*** Records ***
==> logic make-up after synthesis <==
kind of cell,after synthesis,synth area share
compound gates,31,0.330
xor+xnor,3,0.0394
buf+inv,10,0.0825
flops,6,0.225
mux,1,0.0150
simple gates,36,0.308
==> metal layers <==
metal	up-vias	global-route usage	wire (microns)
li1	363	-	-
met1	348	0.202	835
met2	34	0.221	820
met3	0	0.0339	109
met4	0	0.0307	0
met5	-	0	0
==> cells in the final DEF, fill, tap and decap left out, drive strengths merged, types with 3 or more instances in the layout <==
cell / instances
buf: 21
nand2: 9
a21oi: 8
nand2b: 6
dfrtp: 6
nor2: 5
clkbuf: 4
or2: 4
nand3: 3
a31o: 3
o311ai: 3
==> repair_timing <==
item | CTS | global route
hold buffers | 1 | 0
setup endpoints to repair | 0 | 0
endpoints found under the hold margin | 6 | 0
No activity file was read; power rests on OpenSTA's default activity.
[src/rtl/core/fixed_frame_deframer_dispatch_top_defines.svh]
// Assertion macros for the fixed frame deframer.
// Included by the modules that carry concurrent checks.
`ifndef FIXED_FRAME_DEFRAMER_DISPATCH_TOP_DEFINES_SVH
`define FIXED_FRAME_DEFRAMER_DISPATCH_TOP_DEFINES_SVH

// cons must hold in the same cycle as ante
`define FFDD_ASSERT_SAME(label, clk, rst, ante, cons, msg) \
   label: assert property (@(posedge clk) disable iff (rst) (ante) |-> (cons)) \
      else $error(msg);

// cons must hold in the cycle after ante
`define FFDD_ASSERT_NEXT(label, clk, rst, ante, cons, msg) \
   label: assert property (@(posedge clk) disable iff (rst) (ante) |=> (cons)) \
      else $error(msg);

`endif

[src/rtl/core/ffdd_pkg.sv]
// Shared types and constants of the fixed frame deframer.
// No dependencies.
package ffdd_pkg;

   localparam logic [7:0] START_MARK = 8'h73;
   localparam logic [7:0] END_MARK   = 8'h65;
   localparam int RESULT_CAP = 32;
   localparam int POS_W = 5;
   localparam int TYPES_W = 64;
   localparam int ENABLE_W = 8;
   localparam int CSR_DATA_W = 64;
   localparam int CSR_INDEX_W = 1;
   localparam int MASK_W = 8;

   localparam logic [CSR_INDEX_W-1:0] CSR_SUBSCRIBER_TYPES  = 1'd0;
   localparam logic [CSR_INDEX_W-1:0] CSR_SUBSCRIBER_ENABLE = 1'd1;

   typedef struct packed {
      logic [7:0] rx_byte;
      logic       end_of_transfer;
   } req_payload_type;

   typedef struct packed {
      logic             status;
      logic [7:0]       frame_byte;
      logic [POS_W-1:0] byte_position;
      logic [MASK_W-1:0] ready_mask;
      logic             last_of_run;
   } rsp_payload_type;

   typedef struct packed {
      logic              fire;
      logic              good;
      logic [MASK_W-1:0] mask;
   } frame_done_type;

   typedef struct packed {
      logic busy;
      logic out_full;
   } emit_status_type;

   typedef enum logic [1:0] {
      EMIT_IDLE,
      EMIT_READ,
      EMIT_LOAD
   } emit_state_type;

endpackage

[src/rtl/core/ffdd_ram.sv]
// Generic single-write, single-read RAM with registered read data.
// No dependencies.
module ffdd_ram #(
   parameter int WIDTH = 8,
   parameter int DEPTH = 32
) (
   input  logic                     clock,
   input  logic                     wr_en,
   input  logic [$clog2(DEPTH)-1:0] wr_addr,
   input  logic [WIDTH-1:0]         wr_data,
   input  logic [$clog2(DEPTH)-1:0] rd_addr,
   output logic [WIDTH-1:0]         rd_data
);

   logic [WIDTH-1:0] mem_ff [DEPTH];
   logic [WIDTH-1:0] rd_data_ff;

   always_ff @(posedge clock) begin
      if (wr_en) begin
         mem_ff[wr_addr] <= wr_data;
      end
      rd_data_ff <= mem_ff[rd_addr];
   end

   assign rd_data = rd_data_ff;

endmodule

[src/rtl/core/ffdd_hunter.sv]
// Input side: transfer byte limit, start hunt and frame fill into the frame RAM.
// Depends on ffdd_pkg.
module ffdd_hunter #(
   parameter int FRAME_BYTES    = 32,
   parameter int TRANSFER_LIMIT = 32,
   parameter int SUBSCRIBERS    = 8
) (
   input  logic                           clock,
   input  logic                           reset,
   input  logic                           req_valid,
   output logic                           req_stall,
   input  ffdd_pkg::req_payload_type      req_data,
   input  logic [ffdd_pkg::TYPES_W-1:0]   subscriber_types,
   input  logic [ffdd_pkg::ENABLE_W-1:0]  subscriber_enable,
   input  ffdd_pkg::emit_status_type      emit_status,
   output ffdd_pkg::frame_done_type       frame_done,
   output logic                           wr_en,
   output logic [$clog2(FRAME_BYTES)-1:0] wr_addr,
   output logic [7:0]                     wr_data
);

   localparam int AW = $clog2(FRAME_BYTES);
   localparam int CW = $clog2(TRANSFER_LIMIT + 1);

   logic [CW-1:0] count_ff, count_in;
   logic          collecting_ff, collecting_in;
   logic [AW-1:0] fill_ff, fill_in;
   logic [7:0]    byte1_ff, byte1_in;
   logic          in_window, completes, accept;
   logic [ffdd_pkg::MASK_W-1:0] match_mask;

   assign in_window = count_ff < CW'(TRANSFER_LIMIT);
   assign completes = in_window && collecting_ff && (fill_ff == AW'(FRAME_BYTES - 1));
   assign req_stall = emit_status.busy || (completes && emit_status.out_full);
   assign accept    = req_valid && !req_stall;

   always_comb begin
      match_mask = '0;
      for (int i = 0; i < SUBSCRIBERS; i++) begin
         match_mask[i] = subscriber_enable[i] && (subscriber_types[8*i +: 8] == byte1_ff);
      end
   end

   always_comb begin
      count_in      = count_ff;
      collecting_in = collecting_ff;
      fill_in       = fill_ff;
      byte1_in      = byte1_ff;
      wr_en         = 1'b0;
      wr_addr       = fill_ff;
      wr_data       = req_data.rx_byte;
      frame_done.fire = 1'b0;
      frame_done.good = 1'b0;
      frame_done.mask = match_mask;
      if (accept) begin
         if (req_data.end_of_transfer) begin
            count_in = '0;
         end else if (in_window) begin
            count_in = count_ff + CW'(1);
         end
         if (in_window) begin
            if (!collecting_ff) begin
               if (req_data.rx_byte == ffdd_pkg::START_MARK) begin
                  wr_en         = 1'b1;
                  wr_addr       = '0;
                  fill_in       = AW'(1);
                  collecting_in = 1'b1;
               end
            end else begin
               wr_en = 1'b1;
               if (fill_ff == AW'(1)) begin
                  byte1_in = req_data.rx_byte;
               end
               if (completes) begin
                  collecting_in   = 1'b0;
                  fill_in         = '0;
                  frame_done.fire = 1'b1;
                  frame_done.good = req_data.rx_byte == ffdd_pkg::END_MARK;
               end else begin
                  fill_in = fill_ff + AW'(1);
               end
            end
         end
      end
   end

   always_ff @(posedge clock) begin
      if (reset) begin
         count_ff      <= '0;
         collecting_ff <= 1'b0;
         fill_ff       <= '0;
      end else begin
         count_ff      <= count_in;
         collecting_ff <= collecting_in;
         fill_ff       <= fill_in;
      end
      byte1_ff <= byte1_in;
   end

endmodule

[src/rtl/core/ffdd_emitter.sv]
// Result side: ready flags, frame RAM read-out sequencer and output register.
// Depends on ffdd_pkg and the assertion macro header.
`include "fixed_frame_deframer_dispatch_top_defines.svh"

module ffdd_emitter #(
   parameter int FRAME_BYTES = 32
) (
   input  logic                           clock,
   input  logic                           reset,
   input  ffdd_pkg::frame_done_type       frame_done,
   output ffdd_pkg::emit_status_type      emit_status,
   output logic [$clog2(FRAME_BYTES)-1:0] rd_addr,
   input  logic [7:0]                     rd_data,
   output logic                           rsp_valid,
   input  logic                           rsp_stall,
   output ffdd_pkg::rsp_payload_type      rsp_data
);

   localparam int AW = $clog2(FRAME_BYTES);
   localparam int EMIT_N = (FRAME_BYTES < ffdd_pkg::RESULT_CAP) ? FRAME_BYTES
                                                               : ffdd_pkg::RESULT_CAP;

   ffdd_pkg::emit_state_type     state_ff, state_in;
   logic [AW-1:0]                idx_ff, idx_in;
   logic [ffdd_pkg::MASK_W-1:0]  flags_ff, flags_in;
   logic                         rsp_valid_ff, rsp_valid_in;
   ffdd_pkg::rsp_payload_type    rsp_data_ff, rsp_data_in;

   always_comb begin
      state_in     = state_ff;
      idx_in       = idx_ff;
      flags_in     = flags_ff;
      rsp_valid_in = rsp_valid_ff && rsp_stall;
      rsp_data_in  = rsp_data_ff;
      case (state_ff)
         ffdd_pkg::EMIT_IDLE: begin
            if (frame_done.fire) begin
               if (frame_done.good) begin
                  flags_in = frame_done.mask;
                  idx_in   = '0;
                  state_in = ffdd_pkg::EMIT_READ;
               end else begin
                  rsp_valid_in              = 1'b1;
                  rsp_data_in.status        = 1'b1;
                  rsp_data_in.frame_byte    = '0;
                  rsp_data_in.byte_position = '0;
                  rsp_data_in.ready_mask    = flags_ff;
                  rsp_data_in.last_of_run   = 1'b1;
               end
            end
         end
         ffdd_pkg::EMIT_READ: begin
            state_in = ffdd_pkg::EMIT_LOAD;
         end
         ffdd_pkg::EMIT_LOAD: begin
            if (!rsp_valid_ff || !rsp_stall) begin
               rsp_valid_in              = 1'b1;
               rsp_data_in.status        = 1'b0;
               rsp_data_in.frame_byte    = rd_data;
               rsp_data_in.byte_position = ffdd_pkg::POS_W'(idx_ff);
               rsp_data_in.ready_mask    = flags_ff;
               rsp_data_in.last_of_run   = idx_ff == AW'(EMIT_N - 1);
               if (idx_ff == AW'(EMIT_N - 1)) begin
                  state_in = ffdd_pkg::EMIT_IDLE;
               end else begin
                  idx_in   = idx_ff + AW'(1);
                  state_in = ffdd_pkg::EMIT_READ;
               end
            end
         end
         default: begin
            state_in = ffdd_pkg::EMIT_IDLE;
         end
      endcase
   end

   always_ff @(posedge clock) begin
      if (reset) begin
         state_ff     <= ffdd_pkg::EMIT_IDLE;
         idx_ff       <= '0;
         flags_ff     <= '0;
         rsp_valid_ff <= 1'b0;
      end else begin
         state_ff     <= state_in;
         idx_ff       <= idx_in;
         flags_ff     <= flags_in;
         rsp_valid_ff <= rsp_valid_in;
      end
      rsp_data_ff <= rsp_data_in;
   end

   assign rd_addr              = idx_ff;
   assign rsp_valid            = rsp_valid_ff;
   assign rsp_data             = rsp_data_ff;
   assign emit_status.busy     = state_ff != ffdd_pkg::EMIT_IDLE;
   assign emit_status.out_full = rsp_valid_ff;

   `FFDD_ASSERT_SAME(a_done_when_idle, clock, reset, frame_done.fire,
      state_ff == ffdd_pkg::EMIT_IDLE, "frame completed while read-out busy")
   `FFDD_ASSERT_SAME(a_error_slot_free, clock, reset, frame_done.fire && !frame_done.good,
      !rsp_valid_ff, "error result with output register occupied")
   `FFDD_ASSERT_NEXT(a_error_emitted, clock, reset, frame_done.fire && !frame_done.good,
      rsp_valid_ff && rsp_data_ff.status && rsp_data_ff.last_of_run,
      "error result not loaded")
   `FFDD_ASSERT_SAME(a_burst_in_progress, clock, reset,
      rsp_valid_ff && !rsp_data_ff.last_of_run,
      state_ff != ffdd_pkg::EMIT_IDLE, "frame burst ended early")

endmodule

[src/rtl/core/fixed_frame_deframer_dispatch_top.sv]
// Fixed frame deframer top: bytes in, one byte per cycle while hunting or filling unless stalled.
// A bad trailer gives one result, registered in the cycle after the trailer byte.
// A good frame streams min(FRAME_BYTES,32) results, each read through the frame
// RAM read port in READ, LOAD; input is held off until the last result is loaded.
// Synchronous reset clears control state and config; frame RAM is not cleared.
module fixed_frame_deframer_dispatch_top #(
   parameter int FRAME_BYTES    = 32,
   parameter int TRANSFER_LIMIT = 32,
   parameter int SUBSCRIBERS    = 8
) (
   input  logic                                clock,
   input  logic                                reset,
   input  logic                                req_valid,
   output logic                                req_stall,
   input  ffdd_pkg::req_payload_type           req_data,
   output logic                                rsp_valid,
   input  logic                                rsp_stall,
   output ffdd_pkg::rsp_payload_type           rsp_data,
   input  logic                                csr_write_enable,
   input  logic [ffdd_pkg::CSR_INDEX_W-1:0]    csr_index,
   input  logic [ffdd_pkg::CSR_DATA_W-1:0]     csr_write_data
);

   localparam int AW = $clog2(FRAME_BYTES);

   logic [ffdd_pkg::TYPES_W-1:0]  types_ff;
   logic [ffdd_pkg::ENABLE_W-1:0] enable_ff;
   ffdd_pkg::frame_done_type      frame_done;
   ffdd_pkg::emit_status_type     emit_status;
   logic                          wr_en;
   logic [AW-1:0]                 wr_addr, rd_addr;
   logic [7:0]                    wr_data, rd_data;

   always_ff @(posedge clock) begin
      if (reset) begin
         types_ff  <= '0;
         enable_ff <= '0;
      end else if (csr_write_enable) begin
         if (csr_index == ffdd_pkg::CSR_SUBSCRIBER_TYPES) begin
            types_ff <= csr_write_data[ffdd_pkg::TYPES_W-1:0];
         end
         if (csr_index == ffdd_pkg::CSR_SUBSCRIBER_ENABLE) begin
            enable_ff <= csr_write_data[ffdd_pkg::ENABLE_W-1:0];
         end
      end
   end

   ffdd_hunter #(
      .FRAME_BYTES    (FRAME_BYTES),
      .TRANSFER_LIMIT (TRANSFER_LIMIT),
      .SUBSCRIBERS    (SUBSCRIBERS)
   ) u_hunter (
      .clock             (clock),
      .reset             (reset),
      .req_valid         (req_valid),
      .req_stall         (req_stall),
      .req_data          (req_data),
      .subscriber_types  (types_ff),
      .subscriber_enable (enable_ff),
      .emit_status       (emit_status),
      .frame_done        (frame_done),
      .wr_en             (wr_en),
      .wr_addr           (wr_addr),
      .wr_data           (wr_data)
   );

   ffdd_ram #(
      .WIDTH (8),
      .DEPTH (FRAME_BYTES)
   ) u_frame_ram (
      .clock   (clock),
      .wr_en   (wr_en),
      .wr_addr (wr_addr),
      .wr_data (wr_data),
      .rd_addr (rd_addr),
      .rd_data (rd_data)
   );

   ffdd_emitter #(
      .FRAME_BYTES (FRAME_BYTES)
   ) u_emitter (
      .clock       (clock),
      .reset       (reset),
      .frame_done  (frame_done),
      .emit_status (emit_status),
      .rd_addr     (rd_addr),
      .rd_data     (rd_data),
      .rsp_valid   (rsp_valid),
      .rsp_stall   (rsp_stall),
      .rsp_data    (rsp_data)
   );

endmodule

[config.mk]
export PLATFORM = sky130hd
export DESIGN_NAME = fixed_frame_deframer_dispatch_top
export DESIGN_NICKNAME = d
export VERILOG_FILES = /design/src/rtl/core/ffdd_pkg.sv /design/src/rtl/core/ffdd_ram.sv /design/src/rtl/core/ffdd_hunter.sv /design/src/rtl/core/ffdd_emitter.sv /design/src/rtl/core/fixed_frame_deframer_dispatch_top.sv
export VERILOG_INCLUDE_DIRS = /design/src /design/src/rtl/core
export SDC_FILE = /design/constraint.sdc
export NUM_CORES = 1
export LEC_CHECK = 0
export ABC_CLOCK_PERIOD_IN_PS = 8100
export BUFFER_PORTS_ARGS = -buffer_cell sky130_fd_sc_hd__buf_2
export CAP_MARGIN = 10
export CORE_MARGIN = 2
export CORE_UTILIZATION = 65
export CTS_CLUSTER_SIZE = 16
export DETAILED_ROUTE_END_ITERATION = 12
export PLACE_DENSITY = 0.88
export SLEW_MARGIN = 20
export SYNTH_ARGS = -nofsm -noshare
export SYNTH_HDL_FRONTEND = slang
export SYNTH_SLANG_ARGS = --single-unit
[constraint.sdc]
create_clock -name clock -period 8.1 [get_ports clock]
set_input_delay 0.81 -clock clock [delete_from_list [all_inputs] [get_ports clock]]
set_output_delay 0.81 -clock clock [all_outputs]
set_load 0.005 [all_outputs]
==> flow_metrics.tcl <==
set metrics [dict create \
    outcome "finished, final reports clean" \
    ctsResizeCount 0 \
    ys.flop_type "edfxtp_1" \
    setup_violations 0 \
    grt_max_degree 99 \
    endpoint "u_frame_ram.mem_ff[11][7]$_DFFE_PP_" \
    r2r-start "u_hunter.fill_ff[0]$_SDFFE_PP0P_" \
    critPathLaunchType "flip-flop" \
    cts_tree "done" \
    grt_pass1_vias 9954 \
    cts_root_buf "clkbuf_16" \
    powerDensity_nw_per_um2 230 \
    ir_drop_uv 149 \
    drt_iter0_markers 1390 \
    rows 56 \
    async_flop_share 0 \
    slew_headroom 0.294 \
    fin_crit_ns 3.48 \
    cts.clk_slew.worst_paths_ns 0.06 \
    r2r_end "u_frame_ram.mem_ff[11][7]$_DFFE_PP_" \
    die_w_um 159 \
    fin_setup_tns_ns 0 \
    hold-worst-slack_ns 0.442 \
    fp.dieH_um 159 \
    path_class "flip-flop to flip-flop" \
    crit_start "u_hunter.fill_ff[0]$_SDFFE_PP0P_" \
    numPortBuffers 103 \
    grt.overflow.total 0 \
    antenna_cells 0 \
    dr_total_vias 10200 \
    n_fill_cell 1338 \
    cp-end-kind "flip-flop" \
    drv_cap 0 \
    power.leakage_nw 5.78 \
    htreeDepth 2 \
    period_share 0.430 \
    worstMarginPinSlew_ns 1.06 \
    r2r_slack_ns 4.62 \
    worstRegToRegCells 8 \
    clockBufferDepth 3 \
    synth_edf_count 287 \
    ant_nets 0 \
    core_area_um2 23500 \
    hold_path_class "flip-flop to flip-flop" \
    hpwl_um 22400 \
    stdcell_area_um2 17600 \
    synth_nets 1209 \
    wl_per_cell_um 24.6 \
    fin_cells 1554 \
    skew_ns 0.0207 \
    rsz0062_at_grt "false" \
    routed_wl_um 38200 \
    viasPerCell 6.56 \
    synth_cell_types 52 \
    globalRouteTotalUtil 0.301 \
    route.detailed.drc 0 \
    die_area_um2 25400 \
    firstDrtPassIters 5 \
    drive_above_1_share 0.186 \
    clock_sinks 395 \
    max_freq_mhz 287 \
    ys_seq_elements 395 \
    clk_latency_ns 0.54 \
    gp_congestion 0.872 \
    area_growth_pct 12.5 \
    avgSynthCellArea_um2 13.9 \
    syn_area_um2 15700 \
    crit_fanout 10 \
    dpl_cell_area_um2 16400 \
    crit_required_ns 8.26 \
    cts_buffers 38 \
    grt_pass1_wl_um 58000 \
    synth_warnings 0 \
    nets 1291 \
    placed_cells 1485 \
    start_util 0.666 \
    antenna_found_initial 0 \
    syn-instance-count 1124 \
    finalHoldViolations 0 \
    cts_hold_buf 0 \
    io_pins 104 \
    yosysSeqAreaShare 0.688 \
    drv_slew 0 \
    worstPathArrival_ns 3.64 \
    cts_setup_buffers 0 \
]
[power breakdown]
| group | switching (mW) | internal, mW |
|---|---|---|
| registers | 0.0123 | 2.18 |
| logic | 0.0733 | 0.0386 |
| clock network | 0.752 | 1.00 |
[metal layers]
metal  track usage  wire [um]
met5             0          0
met4         0.113       1470
met3        0.0526       4280
met2         0.491      18400
met1         0.412      14000
[sequential cells by signal, summed over array words and instances (netlist names)]
| register | count |
|---|---|
| u_hunter.byte1_ff | 8 |
| u_emitter.rsp_valid | 1 |
| u_frame_ram.rd_data | 8 |
| u_emitter.state_ff | 2 |
| u_hunter.count_ff | 6 |
| types_ff | 64 |
| enable_ff | 8 |
| u_frame_ram.mem_ff | 256 |
| u_emitter.rd_addr | 5 |
| u_hunter.fill_ff | 5 |
| u_emitter.flags_ff | 8 |
| u_hunter.collecting_ff | 1 |
| u_emitter.rsp_data | 23 |
[cells in the mapped netlist (12+ instances only)]
master    count  area share
a21oi_1      98       0.031
a22oi_1      30       0.014
and2_1       15      0.0060
buf_2        12      0.0038
clkbuf_1     49       0.012
dfxtp_1     108        0.14
edfxtp_1    287        0.55
mux2i_1      26       0.017
mux4_2       48       0.069
nand2_1     165       0.040
nand3_1      35       0.011
nand4_1      18      0.0072
nor2_1       64       0.015
xnor2_1      65       0.036
[cells by family after synthesis]
kind of cell	Yosys count	synth area share
AND/OR/NAND/NOR	350	0.105
AO/OA/AOI/OAI	155	0.0585
buffers and inverters	74	0.0188
adder cells (fa/ha/maj)	6	0.00479
flip-flops	395	0.688
multiplexers	76	0.0870
XOR/XNOR	68	0.0380
[per-stage QoR]
stage                     setup WS (ns)  power, mW  utilization
final                              4.62       4.06        0.749
after global routing               4.37       4.14        0.749
after CTS                          4.69       4.05        0.749
after detailed placement           4.30       2.34        0.696
after global placement             4.60       2.34        0.696
after floorplan                    4.33       2.29            -
[worst min path at each step]
| stage | from | end | slack [ns] | depth (start not counted) |
|---|---|---|---|---|
| 2_1_floorplan | u_emitter.flags_ff[0]$_SDFFE_PP0P_ | u_emitter.rsp_data[1]$_DFFE_PP_ | 0.41 | 0 |
| 3_3_place_gp | u_emitter.flags_ff[0]$_SDFFE_PP0P_ | u_emitter.rsp_data[1]$_DFFE_PP_ | 0.42 | 0 |
| 3_5_place_dp | u_emitter.flags_ff[7]$_SDFFE_PP0P_ | u_emitter.rsp_data[8]$_DFFE_PP_ | 0.42 | 0 |
| 4_1_cts | u_emitter.flags_ff[7]$_SDFFE_PP0P_ | u_emitter.rsp_data[8]$_DFFE_PP_ | 0.44 | 0 |
| 5_1_grt | u_emitter.flags_ff[7]$_SDFFE_PP0P_ | u_emitter.rsp_data[8]$_DFFE_PP_ | 0.45 | 0 |
| 6_report | u_emitter.flags_ff[7]$_SDFFE_PP0P_ | u_emitter.rsp_data[8]$_DFFE_PP_ | 0.44 | 0 |
[area by class of cell]
type | instances | area [um2] | area share
Sequential cell | 395 | 10800 | 0.612
Multi-Input combinational cell | 655 | 4620 | 0.262
Clock buffer | 46 | 1020 | 0.0580
Timing Repair Buffer | 110 | 568 | 0.0322
Tap cell | 319 | 399 | 0.0226
Clock inverter | 23 | 211 | 0.0120
Inverter | 6 | 22.5 | 0.00128
[critical path, stage by stage, from the launching register on]
cell and delay [ns]:
dfxtp_1 0.42, ha_1 0.28, and3_1 0.19, ha_1 0.20
nand4b_1 0.16, nor2b_1 0.32, and2_1 0.29, nand3_1 0.42
nor2_1 0.81
[cell usage in the layout, fill, tap and decap left out, types with 3 or more instances in the layout]
| master | netlist | layout |
|---|---|---|
| and3_1 | 4 | 4 |
| dfxtp_1 | 108 | 105 |
| a221oi_1 | 3 | 3 |
| nand3b_1 | 4 | 4 |
| bufinv_16 | 0 | 3 |
| buf_2 | 12 | 103 |
| buf_4 | 0 | 7 |
| clkinv_2 | 0 | 6 |
| nor2_1 | 64 | 64 |
| clkinv_1 | 0 | 8 |
| clkbuf_16 | 0 | 39 |
| a21oi_1 | 98 | 98 |
| nor2b_1 | 10 | 9 |
| ha_1 | 6 | 6 |
| nor3_1 | 3 | 3 |
| o21ai_0 | 4 | 4 |
| edfxtp_1 | 287 | 287 |
| nor4_1 | 8 | 8 |
| nand2b_1 | 7 | 6 |
| nand4_1 | 18 | 18 |
| a21o_1 | 4 | 4 |
| and4bb_2 | 3 | 3 |
| inv_1 | 6 | 6 |
| clkbuf_1 | 49 | 5 |
| and2_1 | 15 | 15 |
| a22oi_1 | 30 | 30 |
| mux4_2 | 48 | 48 |
| a211oi_1 | 6 | 6 |
| xor2_1 | 3 | 3 |
| xnor2_1 | 65 | 65 |
| nand3_1 | 35 | 35 |
| mux2i_1 | 26 | 26 |
| nand2_1 | 165 | 165 |
Note: power is estimated with default switching activity, not from simulation.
*** End of Records ***
Take the listing above from its first line through the line containing "No activity file", and transcribe that stretch exactly, with no other lines.

==> logic make-up after synthesis <==
kind of cell,after synthesis,synth area share
compound gates,31,0.330
xor+xnor,3,0.0394
buf+inv,10,0.0825
flops,6,0.225
mux,1,0.0150
simple gates,36,0.308
==> metal layers <==
metal	up-vias	global-route usage	wire (microns)
li1	363	-	-
met1	348	0.202	835
met2	34	0.221	820
met3	0	0.0339	109
met4	0	0.0307	0
met5	-	0	0
==> cells in the final DEF, fill, tap and decap left out, drive strengths merged, types with 3 or more instances in the layout <==
cell / instances
buf: 21
nand2: 9
a21oi: 8
nand2b: 6
dfrtp: 6
nor2: 5
clkbuf: 4
or2: 4
nand3: 3
a31o: 3
o311ai: 3
==> repair_timing <==
item | CTS | global route
hold buffers | 1 | 0
setup endpoints to repair | 0 | 0
endpoints found under the hold margin | 6 | 0
No activity file was read; power rests on OpenSTA's default activity.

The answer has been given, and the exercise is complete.